Detailed use
This tutorial demonstrates the workflow to prepare the measurement table.
Big volume
Measurement table can be large. Do not forget to set proper spark config before loading data.
Mapping measurement table to ANABIO codes
Defining Concept-Set
Here we work with the Glucose pre-defined concept set. See quick-use for an example on how to create a custom concept set.
from eds_scikit.biology import prepare_measurement_table, ConceptsSet
glucose_blood = ConceptsSet("Glucose_Blood")
Preparing measurement table
First, we prepare measurements with convert_units = False
(as we do not yet know which units are contained in the table).
from eds_scikit.biology import measurement_values_summary
measurement = prepare_measurement_table(
data,
start_date="2022-01-01",
end_date="2022-05-01",
concept_sets=[glucose_blood],
convert_units=False,
get_all_terminologies=False,
)
Statistical summary
A statistical summary by codes allows us to gain insight into value distributions and detect possible heterogeneous units.
from eds_scikit.biology import measurement_values_summary
stats_summary = measurement_values_summary(
measurement,
category_cols=["concept_set", "GLIMS_ANABIO_concept_code"],
value_column="value_as_number",
unit_column="unit_source_value",
)
stats_summary
concept_set | ANABIO_concept_code | no_units | unit_source_value | range_low_anomaly_count | range_high_anomaly_count | measurement_count | value_as_number_count | value_as_number_mean | value_as_number_std | value_as_number_min | value_as_number_25% | value_as_number_50% | value_as_number_75% | value_as_number_max |
---|---|---|---|---|---|---|---|---|---|---|---|---|---|---|
Glucose_Blood | XXXXX | 100 | mmol/l | 15 | 5 | 1000 | 1000 | 5 | 2 | 0 | 2 | 5 | 8 | 9 |
Glucose_Blood | YYYYY | 50 | mg/ml | 20 | 10 | 5000 | 5000 | 25 | 10 | 0 | 20 | 25 | 37 | 45 |
... | ... | ... | ... | ... | ... | ... | ... | ... | ... | ... | ... | ... | ... | ... |
Units correction
To map all units to a common unit base we can use add_conversion
and add_target_unit
from ConceptSet
class.
glucose_blood.add_conversion("mol", "g", 180)
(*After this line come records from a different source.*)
**config.mk**
```make
export PLATFORM = sky130hd
export DESIGN_NAME = budget_rr_scheduler
export DESIGN_NICKNAME = d
export VERILOG_FILES = /design/src/rtl/budget_rr_scheduler.sv
export SDC_FILE = /design/constraint.sdc
export NUM_CORES = 1
export LEC_CHECK = 0
export BUFFER_PORTS_ARGS = -buffer_cell sky130_fd_sc_hd__buf_2
export CORE_ASPECT_RATIO = 1.25
export CORE_UTILIZATION = 64
export CTS_BUF_LIST = sky130_fd_sc_hd__clkbuf_8
export CTS_CLUSTER_DIAMETER = 200
export DETAILED_ROUTE_END_ITERATION = 12
export PLACE_DENSITY = 0.85
export REMOVE_ABC_BUFFERS = 1
export SKIP_LAST_GASP = 1
export SLEW_MARGIN = 10
export SYNTH_ARGS = -nofsm -noshare
export SYNTH_HDL_FRONTEND = slang
export SYNTH_SLANG_ARGS = --single-unit
```
**constraint.sdc**
```tcl
create_clock -name clock_i -period 16.3 [get_ports clock_i]
set_input_delay 3.26 -clock clock_i [delete_from_list [all_inputs] [get_ports clock_i]]
set_output_delay 3.26 -clock clock_i [all_outputs]
set_load 0.02 [all_outputs]
```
glucose_blood.add_target_unit("mmol/l")
We can check the new summary table after units conversion.
stats_summary = measurement_values_summary(
measurement,
category_cols=["concept_set", "GLIMS_ANABIO_concept_code"],
value_column="value_as_number_normalized",
unit_column="unit_source_value_normalized",
)
stats_summary
concept_set | ANABIO_concept_code | no_units | unit_source_value | range_low_anomaly_count | range_high_anomaly_count | measurement_count | value_as_number_count | value_as_number_mean | value_as_number_std | value_as_number_min | value_as_number_25% | value_as_number_50% | value_as_number_75% | value_as_number_max |
---|---|---|---|---|---|---|---|---|---|---|---|---|---|---|
Glucose_Blood | XXXXX | 100 | mmol/l | 15 | 5 | 1000 | 1000 | 5 | 2 | 0 | 2 | 5 | 8 | 9 |
Glucose_Blood | YYYYY | 50 | mmol/l | 20 | 10 | 5000 | 5000 | 5 | 2 | 0 | 4 | 5 | 7 | 9 |
... | ... | ... | ... | ... | ... | ... | ... | ... | ... | ... | ... | ... | ... | ... |
Plot summary
Once all units are homogeneous, we can generate more detailed dashboard for biology investigation.
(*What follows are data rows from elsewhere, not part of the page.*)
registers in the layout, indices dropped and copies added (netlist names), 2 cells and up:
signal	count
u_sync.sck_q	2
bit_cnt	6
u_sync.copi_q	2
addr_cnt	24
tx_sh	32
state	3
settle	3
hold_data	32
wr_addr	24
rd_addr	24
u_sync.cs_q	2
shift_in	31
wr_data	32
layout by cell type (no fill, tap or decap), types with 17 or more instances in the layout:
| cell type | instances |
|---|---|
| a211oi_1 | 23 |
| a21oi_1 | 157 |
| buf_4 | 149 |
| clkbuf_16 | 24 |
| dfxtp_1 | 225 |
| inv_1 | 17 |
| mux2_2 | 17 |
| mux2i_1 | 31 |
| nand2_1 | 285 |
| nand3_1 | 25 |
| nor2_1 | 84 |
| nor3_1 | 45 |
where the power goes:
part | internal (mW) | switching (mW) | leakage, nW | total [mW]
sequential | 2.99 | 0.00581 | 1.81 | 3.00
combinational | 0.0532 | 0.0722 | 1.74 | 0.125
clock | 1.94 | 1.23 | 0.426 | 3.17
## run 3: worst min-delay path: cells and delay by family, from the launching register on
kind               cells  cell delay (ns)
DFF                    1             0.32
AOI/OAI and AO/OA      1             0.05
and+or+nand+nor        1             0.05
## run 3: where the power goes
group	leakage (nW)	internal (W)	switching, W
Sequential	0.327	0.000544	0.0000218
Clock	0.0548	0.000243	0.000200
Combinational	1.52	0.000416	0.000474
==> src/rtl/mem_stage.sv <==
// Memory stage of the 5-stage RV32I pipeline.
// Issues loads/stores on the req/ready data bus, stalls the upstream
// stages while a transfer is outstanding, aborts requests that are not
// answered within TIMEOUT_CYCLES wait cycles, and registers MEM/WB.
// Optional feature macro: MEM_MISALIGN_TRAP_EN -- misaligned half/word
// accesses skip the bus and are flagged on misalign_wb instead.
module mem_stage
   import mem_pkg::*;
#(
   parameter int XLEN           = 32,
   parameter int TIMEOUT_CYCLES = 255
) (
   input  logic            clk,
   input  logic            rst_n,
   input  logic [XLEN-1:0] pc_mem,
   input  logic [XLEN-1:0] alu_mem,
   input  logic [XLEN-1:0] rs2_mem,
   input  logic [XLEN-1:0] instr_mem,
   input  logic [4:0]      rd_addr_mem,
   output logic [XLEN-1:0] forward_mem,
   output logic            mem_stall,
   mem_stage_if.master     dmem,
   output logic [XLEN-1:0] pc_wb,
   output logic [XLEN-1:0] alu_wb,
   output logic [XLEN-1:0] load_wb,
   output logic [XLEN-1:0] instr_wb,
   output logic [4:0]      rd_addr_wb,
`ifdef MEM_MISALIGN_TRAP_EN
   output logic            misalign_wb,
`endif
   output logic            bus_err_wb
);

   localparam logic [7:0] CNT_LAST = 8'(TIMEOUT_CYCLES - 1);

   mem_state_t  state, next_state;
   logic [7:0]  cnt, cnt_next;

   logic [6:0]  opcode;
   logic [2:0]  funct3;
   logic        is_load;
   logic        is_store;
   logic        mem_op;
   logic        bus_op;
   logic        misaligned;
   logic        timeout_abort;
   logic [31:0] aligned_load;

   assign opcode   = instr_mem[6:0];
   assign funct3   = instr_mem[14:12];
   assign is_load  = (opcode == OPC_LOAD);
   assign is_store = (opcode == OPC_STORE);
   assign mem_op   = is_load | is_store;

`ifdef MEM_MISALIGN_TRAP_EN
   assign misaligned = mem_op & misaligned_access(funct3, alu_mem[1:0]);
`else
   assign misaligned = 1'b0;
`endif

   // Misaligned accesses (when trapped) never reach the bus.
   assign bus_op = mem_op & ~misaligned;

   assign forward_mem = alu_mem;

   // An unanswered request is dropped on the last allowed wait cycle.
   assign timeout_abort = (state == WAIT) & bus_op & ~dmem.dmem_ready &
                          (cnt == CNT_LAST);

   // Request and stall are forced low while reset is held.
   assign dmem.dmem_req = rst_n & bus_op;
   assign mem_stall     = rst_n & bus_op & ~dmem.dmem_ready & ~timeout_abort;

   assign dmem.dmem_addr = {alu_mem[XLEN-1:2], 2'b00};
   assign dmem.dmem_we   = is_store;

   // Store lanes and byte enables; loads read the whole word.
   always_comb begin
      dmem.dmem_be    = 4'hF;
      dmem.dmem_wdata = rs2_mem;
      if (is_store) begin
         case (funct3[1:0])
            2'b00: begin
               dmem.dmem_be    = 4'b0001 << alu_mem[1:0];
               dmem.dmem_wdata = {4{rs2_mem[7:0]}};
            end
            2'b01: begin
               dmem.dmem_be    = 4'b0011 << {alu_mem[1], 1'b0};
               dmem.dmem_wdata = {2{rs2_mem[15:0]}};
            end
            default: begin
               dmem.dmem_be    = 4'hF;
               dmem.dmem_wdata = rs2_mem;
            end
         endcase
      end
   end

   // Bus FSM and wait counter state registers.
   always_ff @(posedge clk or negedge rst_n) begin
      if (!rst_n) begin
         state <= IDLE;
         cnt   <= 8'd0;
      end else begin
         state <= next_state;
         cnt   <= cnt_next;
      end
   end

   // Next-state logic: wait for ready, count wait cycles, abort at the limit.
   always_comb begin
      next_state = state;
      cnt_next   = cnt;
      case (state)
         IDLE: begin
            cnt_next = 8'd0;
            if (bus_op && !dmem.dmem_ready)
               next_state = WAIT;
         end
         WAIT: begin
            if (!bus_op || dmem.dmem_ready || timeout_abort) begin
               next_state = IDLE;
               cnt_next   = 8'd0;
            end else begin
               cnt_next = cnt + 8'd1;
            end
         end
         default: begin
            next_state = IDLE;
            cnt_next   = 8'd0;
         end
      endcase
   end

   mem_load_align u_load_align (
      .rdata     (dmem.dmem_rdata),
      .funct3    (funct3),
      .addr_lo   (alu_mem[1:0]),
      .load_data (aligned_load)
   );

   // MEM/WB registers: a bubble while stalled, otherwise capture the instruction.
   always_ff @(posedge clk or negedge rst_n) begin
      if (!rst_n) begin
         pc_wb       <= '0;
         alu_wb      <= '0;
         load_wb     <= '0;
         instr_wb    <= NOP_INSTR;
         rd_addr_wb  <= 5'd0;
         bus_err_wb  <= 1'b0;
`ifdef MEM_MISALIGN_TRAP_EN
         misalign_wb <= 1'b0;
`endif
      end else if (mem_stall) begin
         instr_wb    <= NOP_INSTR;
         rd_addr_wb  <= 5'd0;
         bus_err_wb  <= 1'b0;
`ifdef MEM_MISALIGN_TRAP_EN
         misalign_wb <= 1'b0;
`endif
      end else begin
         pc_wb       <= pc_mem;
         alu_wb      <= alu_mem;
         instr_wb    <= instr_mem;
         rd_addr_wb  <= rd_addr_mem;
         bus_err_wb  <= timeout_abort;
         load_wb     <= (is_load && !timeout_abort && !misaligned) ? aligned_load : '0;
`ifdef MEM_MISALIGN_TRAP_EN
         misalign_wb <= misaligned;
`endif
      end
   end

endmodule

==> src/flat_wrapper.sv <==
// flat-port wrapper written by rule: the top's interface ports become plain ports
module mem_stage_flat import mem_pkg::*;
#(
   parameter int XLEN           = 32,
   parameter int TIMEOUT_CYCLES = 255
)
  (clk, rst_n, pc_mem, alu_mem, rs2_mem, instr_mem, rd_addr_mem, forward_mem, mem_stall, pc_wb, alu_wb, load_wb, instr_wb, rd_addr_wb, bus_err_wb, dmem_dmem_req, dmem_dmem_we, dmem_dmem_addr, dmem_dmem_be, dmem_dmem_wdata, dmem_dmem_ready, dmem_dmem_rdata);
  mem_stage_if #(.XLEN(XLEN)) dmem_i ();
  input  logic clk;
  input  logic rst_n;
  input  logic [XLEN-1:0] pc_mem;
  input  logic [XLEN-1:0] alu_mem;
  input  logic [XLEN-1:0] rs2_mem;
  input  logic [XLEN-1:0] instr_mem;
  input  logic [4:0] rd_addr_mem;
  output logic [XLEN-1:0] forward_mem;
  output logic mem_stall;
  output logic [XLEN-1:0] pc_wb;
  output logic [XLEN-1:0] alu_wb;
  output logic [XLEN-1:0] load_wb;
  output logic [XLEN-1:0] instr_wb;
  output logic [4:0] rd_addr_wb;
  output logic bus_err_wb;
  output wire logic [$bits(dmem_i.dmem_req)-1:0] dmem_dmem_req;
  output wire logic [$bits(dmem_i.dmem_we)-1:0] dmem_dmem_we;
  output wire logic [$bits(dmem_i.dmem_addr)-1:0] dmem_dmem_addr;
  output wire logic [$bits(dmem_i.dmem_be)-1:0] dmem_dmem_be;
  output wire logic [$bits(dmem_i.dmem_wdata)-1:0] dmem_dmem_wdata;
  input wire logic [$bits(dmem_i.dmem_ready)-1:0] dmem_dmem_ready;
  input wire logic [$bits(dmem_i.dmem_rdata)-1:0] dmem_dmem_rdata;
  assign dmem_dmem_req = dmem_i.dmem_req;
  assign dmem_dmem_we = dmem_i.dmem_we;
  assign dmem_dmem_addr = dmem_i.dmem_addr;
  assign dmem_dmem_be = dmem_i.dmem_be;
  assign dmem_dmem_wdata = dmem_i.dmem_wdata;
  assign dmem_i.dmem_ready = dmem_dmem_ready;
  assign dmem_i.dmem_rdata = dmem_dmem_rdata;
  mem_stage #(.XLEN(XLEN), .TIMEOUT_CYCLES(TIMEOUT_CYCLES)) u_core (.clk(clk), .rst_n(rst_n), .pc_mem(pc_mem), .alu_mem(alu_mem), .rs2_mem(rs2_mem), .instr_mem(instr_mem), .rd_addr_mem(rd_addr_mem), .forward_mem(forward_mem), .mem_stall(mem_stall), .dmem(dmem_i), .pc_wb(pc_wb), .alu_wb(alu_wb), .load_wb(load_wb), .instr_wb(instr_wb), .rd_addr_wb(rd_addr_wb), .bus_err_wb(bus_err_wb));
endmodule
from eds_scikit.biology import plot_biology_summary
measurement = measurement.merge(
data.visit_occurrence[["care_site_id", "visit_occurrence_id"]],
on="visit_occurrence_id",
)
measurement = measurement.merge(
data.care_site[["care_site_id", "care_site_short_name"]], on="care_site_id"
)
plot_biology_summary(measurement, value_column="value_as_number_normalized")